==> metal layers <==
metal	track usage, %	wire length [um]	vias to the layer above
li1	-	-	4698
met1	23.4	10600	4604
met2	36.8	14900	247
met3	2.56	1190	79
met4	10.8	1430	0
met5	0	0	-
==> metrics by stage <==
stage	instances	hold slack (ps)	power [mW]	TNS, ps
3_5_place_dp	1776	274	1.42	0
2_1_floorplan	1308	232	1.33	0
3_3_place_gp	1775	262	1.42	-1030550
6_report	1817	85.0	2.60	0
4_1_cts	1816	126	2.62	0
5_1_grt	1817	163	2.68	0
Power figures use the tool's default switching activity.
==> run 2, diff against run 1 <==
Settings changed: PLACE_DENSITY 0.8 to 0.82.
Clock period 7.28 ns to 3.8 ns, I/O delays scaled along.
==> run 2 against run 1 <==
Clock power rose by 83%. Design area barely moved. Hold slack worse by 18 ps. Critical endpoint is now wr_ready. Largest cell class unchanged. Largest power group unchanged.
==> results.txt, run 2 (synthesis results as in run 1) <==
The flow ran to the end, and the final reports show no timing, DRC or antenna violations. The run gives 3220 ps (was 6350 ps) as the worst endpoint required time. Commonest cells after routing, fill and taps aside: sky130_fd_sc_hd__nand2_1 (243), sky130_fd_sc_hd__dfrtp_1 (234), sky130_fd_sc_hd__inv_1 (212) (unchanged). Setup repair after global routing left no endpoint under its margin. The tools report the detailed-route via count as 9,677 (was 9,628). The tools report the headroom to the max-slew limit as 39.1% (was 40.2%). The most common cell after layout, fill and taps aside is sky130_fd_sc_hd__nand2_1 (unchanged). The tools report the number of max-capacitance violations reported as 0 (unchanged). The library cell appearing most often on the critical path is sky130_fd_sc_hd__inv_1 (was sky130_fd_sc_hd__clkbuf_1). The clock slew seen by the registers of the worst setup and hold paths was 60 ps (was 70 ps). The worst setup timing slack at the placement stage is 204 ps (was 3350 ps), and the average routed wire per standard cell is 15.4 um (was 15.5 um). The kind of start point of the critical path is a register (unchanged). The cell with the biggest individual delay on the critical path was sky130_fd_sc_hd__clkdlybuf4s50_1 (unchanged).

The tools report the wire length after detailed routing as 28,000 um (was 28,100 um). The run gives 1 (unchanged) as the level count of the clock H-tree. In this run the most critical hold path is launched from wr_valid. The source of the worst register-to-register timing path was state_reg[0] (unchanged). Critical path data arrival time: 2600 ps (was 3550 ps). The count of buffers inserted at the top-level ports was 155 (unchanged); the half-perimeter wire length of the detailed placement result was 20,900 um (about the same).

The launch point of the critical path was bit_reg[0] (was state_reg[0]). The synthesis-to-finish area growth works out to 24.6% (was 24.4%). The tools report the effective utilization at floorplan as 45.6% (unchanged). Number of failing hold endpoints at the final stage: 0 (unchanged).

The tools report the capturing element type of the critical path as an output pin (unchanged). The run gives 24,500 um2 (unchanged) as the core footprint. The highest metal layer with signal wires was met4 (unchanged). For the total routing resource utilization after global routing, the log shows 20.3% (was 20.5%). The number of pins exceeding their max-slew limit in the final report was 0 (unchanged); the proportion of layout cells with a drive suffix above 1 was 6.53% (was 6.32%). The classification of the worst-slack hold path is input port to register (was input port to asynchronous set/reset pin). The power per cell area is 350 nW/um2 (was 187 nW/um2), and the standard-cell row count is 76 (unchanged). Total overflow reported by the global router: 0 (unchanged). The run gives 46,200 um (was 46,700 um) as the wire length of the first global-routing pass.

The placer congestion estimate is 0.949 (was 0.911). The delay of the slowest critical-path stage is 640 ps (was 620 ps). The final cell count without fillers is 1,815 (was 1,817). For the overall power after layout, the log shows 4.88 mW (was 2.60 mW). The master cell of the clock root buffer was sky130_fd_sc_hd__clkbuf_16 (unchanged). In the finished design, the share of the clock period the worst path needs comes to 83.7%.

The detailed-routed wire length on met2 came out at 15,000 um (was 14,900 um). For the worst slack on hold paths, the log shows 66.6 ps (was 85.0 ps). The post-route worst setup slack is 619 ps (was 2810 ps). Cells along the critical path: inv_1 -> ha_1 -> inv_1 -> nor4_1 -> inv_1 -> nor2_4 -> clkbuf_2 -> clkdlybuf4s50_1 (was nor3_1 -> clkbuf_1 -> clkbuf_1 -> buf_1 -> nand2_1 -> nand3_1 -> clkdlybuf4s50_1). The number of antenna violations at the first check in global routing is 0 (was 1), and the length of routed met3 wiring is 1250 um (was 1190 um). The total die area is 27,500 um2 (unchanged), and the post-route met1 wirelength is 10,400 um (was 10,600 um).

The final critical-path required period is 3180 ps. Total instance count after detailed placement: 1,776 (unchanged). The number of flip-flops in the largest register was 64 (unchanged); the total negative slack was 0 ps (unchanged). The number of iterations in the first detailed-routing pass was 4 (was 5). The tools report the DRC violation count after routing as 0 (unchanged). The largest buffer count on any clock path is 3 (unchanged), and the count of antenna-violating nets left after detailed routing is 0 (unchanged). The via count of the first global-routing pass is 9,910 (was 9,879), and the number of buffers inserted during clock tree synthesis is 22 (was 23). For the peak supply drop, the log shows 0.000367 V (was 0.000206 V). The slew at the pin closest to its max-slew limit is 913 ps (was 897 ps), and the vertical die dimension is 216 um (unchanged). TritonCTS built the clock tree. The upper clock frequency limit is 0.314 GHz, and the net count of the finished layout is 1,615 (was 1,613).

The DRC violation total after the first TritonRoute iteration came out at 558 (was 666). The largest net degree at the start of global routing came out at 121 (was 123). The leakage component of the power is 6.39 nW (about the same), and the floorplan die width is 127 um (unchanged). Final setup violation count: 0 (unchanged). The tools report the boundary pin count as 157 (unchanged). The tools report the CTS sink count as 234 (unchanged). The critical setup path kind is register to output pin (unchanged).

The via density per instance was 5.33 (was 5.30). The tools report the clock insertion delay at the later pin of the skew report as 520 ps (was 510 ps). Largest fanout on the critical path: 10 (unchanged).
==> src/rtl/pif_reg_sequencer.sv <==
// Tagged-byte command sequencer between the I2C slave byte interface and the register bank.
// Optional feature: define PIF_REG_ERRCNT_EN for a local saturating error counter at pointer 6'h3F.
module pif_reg_sequencer #(
  parameter int DATA_BITS  = 6,
  parameter int NUM_REGS   = 8,
  parameter int RD_TIMEOUT = 16
) (
  input  logic                 clk,
  input  logic                 sys_rst,
  input  logic                 rx_valid,
  input  logic [7:0]           rx_data,
  output logic                 rx_ready,
  input  logic                 i2c_stop,
  output logic [DATA_BITS-1:0] reg_addr,
  output logic                 reg_wr_en,
  output logic [DATA_BITS-1:0] reg_wdata,
  output logic                 reg_rd_en,
  input  logic [DATA_BITS-1:0] reg_rdata,
  input  logic                 reg_rd_ack,
  output logic [7:0]           tx_data,
  output logic                 tx_valid,
  input  logic                 tx_ready,
  output logic                 err_pulse
);

  localparam logic [1:0] TAG_A = 2'b00;
  localparam logic [1:0] TAG_D = 2'b01;
  localparam logic [1:0] TAG_R = 2'b10;

  localparam int TW = $clog2(RD_TIMEOUT) + 1;
  localparam logic [TW-1:0]          T_LAST = TW'(RD_TIMEOUT - 1);
  localparam logic [DATA_BITS-1:0]   P_LAST = DATA_BITS'(NUM_REGS - 1);
  localparam logic [DATA_BITS:0]     N_REGS = (DATA_BITS + 1)'(NUM_REGS);
  localparam logic [DATA_BITS-1:0]   LOCAL_ADDR = '1;

  typedef enum logic [2:0] {
    S_IDLE,
    S_WRITE,
    S_RD_ISSUE,
    S_RD_WAIT,
    S_TX
  } state_t;

  state_t                 r_state, w_state_nxt;
  logic [DATA_BITS-1:0]   r_ptr, w_ptr_nxt;
  logic [DATA_BITS-1:0]   r_wdata, w_wdata_nxt;
  logic [7:0]             r_tx_data, w_tx_data_nxt;
  logic                   r_tx_valid, w_tx_valid_nxt;
  logic [TW-1:0]          r_tcnt, w_tcnt_nxt;
  logic                   r_err, w_err;
  logic [1:0]             w_tag;
  logic [DATA_BITS-1:0]   w_pay;

`ifdef PIF_REG_ERRCNT_EN
  logic [7:0]             r_errcnt;
  logic                   w_cnt_clr;
`endif

  function automatic logic [DATA_BITS-1:0] ptr_inc(input logic [DATA_BITS-1:0] p);
    if (p >= P_LAST) return '0;
    return p + DATA_BITS'(1);
  endfunction

  function automatic logic addr_ok(input logic [DATA_BITS-1:0] a);
`ifdef PIF_REG_ERRCNT_EN
    if (a == LOCAL_ADDR) return 1'b1;
`endif
    return ({1'b0, a} < N_REGS);
  endfunction

  assign w_tag = rx_data[7:6];
  assign w_pay = rx_data[DATA_BITS-1:0];

  always_comb begin
    w_state_nxt    = r_state;
    w_ptr_nxt      = r_ptr;
    w_wdata_nxt    = r_wdata;
    w_tx_data_nxt  = r_tx_data;
    w_tx_valid_nxt = r_tx_valid;
    w_tcnt_nxt     = r_tcnt;
    w_err          = 1'b0;
`ifdef PIF_REG_ERRCNT_EN
    w_cnt_clr      = 1'b0;
`endif
    case (r_state)
      S_IDLE: begin
        if (rx_valid) begin
          case (w_tag)
            TAG_A: begin
              if (addr_ok(w_pay)) w_ptr_nxt = w_pay;
              else                w_err     = 1'b1;
            end
            TAG_D: begin
              w_wdata_nxt = w_pay;
              w_state_nxt = S_WRITE;
            end
            TAG_R: begin
`ifdef PIF_REG_ERRCNT_EN
              if (r_ptr == LOCAL_ADDR) begin
                w_tx_data_nxt  = r_errcnt;
                w_tx_valid_nxt = 1'b1;
                w_cnt_clr      = 1'b1;
                w_state_nxt    = S_TX;
              end else begin
                w_state_nxt = S_RD_ISSUE;
              end
`else
              w_state_nxt = S_RD_ISSUE;
`endif
            end
            default: w_err = 1'b1;
          endcase
        end
      end
      // A write always completes, even across an I2C STOP
      S_WRITE: begin
        w_err       = rx_valid;
        w_ptr_nxt   = ptr_inc(r_ptr);
        w_state_nxt = S_IDLE;
      end
      S_RD_ISSUE: begin
        w_err = rx_valid;
        if (i2c_stop) begin
          w_state_nxt = S_IDLE;
        end else begin
          w_tcnt_nxt  = '0;
          w_state_nxt = S_RD_WAIT;
        end
      end
      S_RD_WAIT: begin
        w_err = rx_valid;
        if (i2c_stop) begin
          w_state_nxt = S_IDLE;
        end else if (reg_rd_ack) begin
          w_tx_data_nxt  = {2'b01, reg_rdata};
          w_tx_valid_nxt = 1'b1;
          w_state_nxt    = S_TX;
        end else if (r_tcnt == T_LAST) begin
          w_tx_data_nxt  = 8'hFF;
          w_tx_valid_nxt = 1'b1;
          w_err          = 1'b1;
          w_state_nxt    = S_TX;
        end else begin
          w_tcnt_nxt = r_tcnt + TW'(1);
        end
      end
      // STOP wins over a coincident handshake: the read is abandoned
      S_TX: begin
        w_err = rx_valid;
        if (i2c_stop) begin
          w_tx_valid_nxt = 1'b0;
          w_state_nxt    = S_IDLE;
        end else if (tx_ready) begin
          w_tx_valid_nxt = 1'b0;
          w_ptr_nxt      = ptr_inc(r_ptr);
          w_state_nxt    = S_IDLE;
        end
      end
      default: begin
        w_tx_valid_nxt = 1'b0;
        w_state_nxt    = S_IDLE;
      end
    endcase
  end

  always_ff @(posedge clk or posedge sys_rst) begin
    if (sys_rst) begin
      r_state    <= S_IDLE;
      r_ptr      <= '0;
      r_wdata    <= '0;
      r_tx_data  <= '0;
      r_tx_valid <= 1'b0;
      r_tcnt     <= '0;
      r_err      <= 1'b0;
    end else begin
      r_state    <= w_state_nxt;
      r_ptr      <= w_ptr_nxt;
      r_wdata    <= w_wdata_nxt;
      r_tx_data  <= w_tx_data_nxt;
      r_tx_valid <= w_tx_valid_nxt;
      r_tcnt     <= w_tcnt_nxt;
      r_err      <= w_err;
    end
  end

`ifdef PIF_REG_ERRCNT_EN
  always_ff @(posedge clk or posedge sys_rst) begin
    if (sys_rst) begin
      r_errcnt <= '0;
    end else if (w_cnt_clr) begin
      r_errcnt <= '0;
    end else if (w_err && (r_errcnt != 8'hFF)) begin
      r_errcnt <= r_errcnt + 8'd1;
    end
  end
`endif

  assign rx_ready  = (r_state == S_IDLE);
  assign reg_wr_en = (r_state == S_WRITE);
  assign reg_rd_en = (r_state == S_RD_ISSUE);
  assign reg_addr  = r_ptr;
  assign reg_wdata = r_wdata;
  assign tx_data   = r_tx_data;
  assign tx_valid  = r_tx_valid;
  assign err_pulse = r_err;

endmodule
==> config.mk <==
export PLATFORM = sky130hd
export DESIGN_NAME = pif_reg_sequencer
export DESIGN_NICKNAME = d
export VERILOG_FILES = /design/src/rtl/pif_reg_sequencer.sv
export SDC_FILE = /design/constraint.sdc
export NUM_CORES = 1
export LEC_CHECK = 0
export CORE_MARGIN = 2
export CORE_UTILIZATION = 42
export DETAILED_ROUTE_END_ITERATION = 10
export PLACE_DENSITY = 0.75
export SLEW_MARGIN = 10
export SYNTH_ARGS = -nofsm -noshare
export SYNTH_HDL_FRONTEND = slang
export SYNTH_SLANG_ARGS = --single-unit
==> constraint.sdc <==
create_clock -name clk -period 1.9 [get_ports clk]
set_input_delay 0.19 -clock clk [delete_from_list [all_inputs] [get_ports clk]]
set_output_delay 0.19 -clock clk [all_outputs]
set_load 0.05 [all_outputs]
Word level (Yosys, flattened, before mapping)
Cells that the tools add are included.
{"block": "word_totals", "output_inout_bits": 25, "ff_bits": 30}
{"block": "classes", "bitwise": 2, "eq_ne": 20, "n_reduce_logical": 14, "n_addsub": 2, "n_mux": 43, "order_cmp": 2}
{"cell": "6-bit 2-to-1 mux", "n": 8}
{"cell": "5-bit 2-to-1 mux", "n": 4}
{"cell": "3-bit 2-to-1 mux", "n": 6}
{"cell": "6-bit one-hot mux with 3 select lines", "n": 1}
{"cell": "8-bit 2-to-1 mux", "n": 2}
{"cell": "1-bit 2-to-1 mux", "n": 15}
{"cell": "2-bit != test, second input constant", "n": 7}
{"cell": "3-bit one-hot mux with 4 select lines", "n": 1}
{"cell": "5-bit one-hot mux with 2 select lines", "n": 1}
{"cell": "4-bit AND reduction", "n": 2}
{"cell": "6-bit by 1-bit adder with 6-bit output, second input constant", "n": 1}
{"cell": "3-bit by 2-bit equality test with 1-bit output, second input constant", "n": 2}
{"cell": "6-bit by 3-bit >= comparator with 1-bit output, second input constant", "n": 1}
{"cell": "6-bit by 4-bit less-than comparator with 1-bit output, second input constant", "n": 1}
{"cell": "3-bit != test, second input constant", "n": 2}
{"cell": "1-bit one-hot mux with 3 select lines", "n": 2}
{"cell": "3-bit one-hot mux with 2 select lines", "n": 1}
{"cell": "3-bit AND reduction", "n": 2}
{"cell": "6-bit AND reduction", "n": 1}
{"cell": "3-bit OR reduction", "n": 2}
{"cell": "5-bit by 1-bit adder with 5-bit output, second input constant", "n": 1}
{"cell": "5-bit by 4-bit equality test with 1-bit output, second input constant", "n": 1}
{"cell": "5-bit AND reduction", "n": 1}
{"cell": "2-bit by 1-bit != test with 1-bit output, second input constant", "n": 2}
{"cell": "other kinds (14)", "n": 16}

Longest topological paths before layout
Gate-level depths: netlist of the first run.
{"block": "logic_depth", "ltp_word": 9, "depth_mapped": 8, "depth_no_buf": 7}

Worst setup path after synthesis of the first run
OpenSTA, ideal clock, no wires.
{"block": "synth_timing", "path_type": "register to register", "start": "reg r_state[0]", "end": "reg r_wdata[0], in the netlist reg_wdata[0]", "required_ps": 1775, "period_less_slack_ps": 2135, "setup_ps": 125, "setup_slack_ps": -235, "arrival_ps": 2010, "path_stages_with_launch": 6, "path_cell_list": "dfrtp_1 > buf_6 > nor3_2 > and3_1 > buf_2 > mux2_2"}
{"block": "synth_via", "elab_chain_cells": 2}
{"element": "start: declaration", "line_no": "44", "rtl": "state_t r_state, w_state_nxt;"}
{"element": "start signal: assignment", "line_no": "176", "rtl": "r_state <= w_state_nxt;"}
{"element": "3-bit logical NOT"}
{"element": "via rx_ready", "line_no": "12", "rtl": "output logic rx_ready,"}
{"element": "3-bit AND reduction (no line)"}
{"element": "end signal: assignment", "line_no": "178", "rtl": "r_wdata <= w_wdata_nxt;"}
{"element": "end: declaration", "line_no": "46", "rtl": "logic [DATA_BITS-1:0] r_wdata, w_wdata_nxt;"}
The timed path passes the listed nets, and every way through them passes these cells.
A chain may end at the register's enable or synchronous reset.

Final worst setup path of the first run
{"block": "layout_timing", "start": "reg r_tcnt[0]", "end": "reg r_tx_data[0], in the netlist tx_data[0]"}
{"block": "layout_via", "elab_chain_cells": 3}
{"element": "start: declaration", "line_no": "49", "rtl": "logic [TW-1:0] r_tcnt, w_tcnt_nxt;"}
{"element": "start signal: assignment", "line_no": "181", "rtl": "r_tcnt <= w_tcnt_nxt;"}
{"element": "5-bit by 4-bit equality test with 1-bit output", "line_no": "138", "rtl": "end else if (r_tcnt == T_LAST) begin"}
{"element": "2-bit nonzero test (no line)"}
{"element": "3-bit AND reduction (no line)"}
{"element": "end signal: assignment", "line_no": "179", "rtl": "r_tx_data <= w_tx_data_nxt;"}
{"element": "end: declaration", "line_no": "47", "rtl": "logic [7:0] r_tx_data, w_tx_data_nxt;"}
Every way passes these cells.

• • •

- Exercise details
Line count for the string "against": work it out from the records above and reply with the number alone.

- Solution to this exercise
2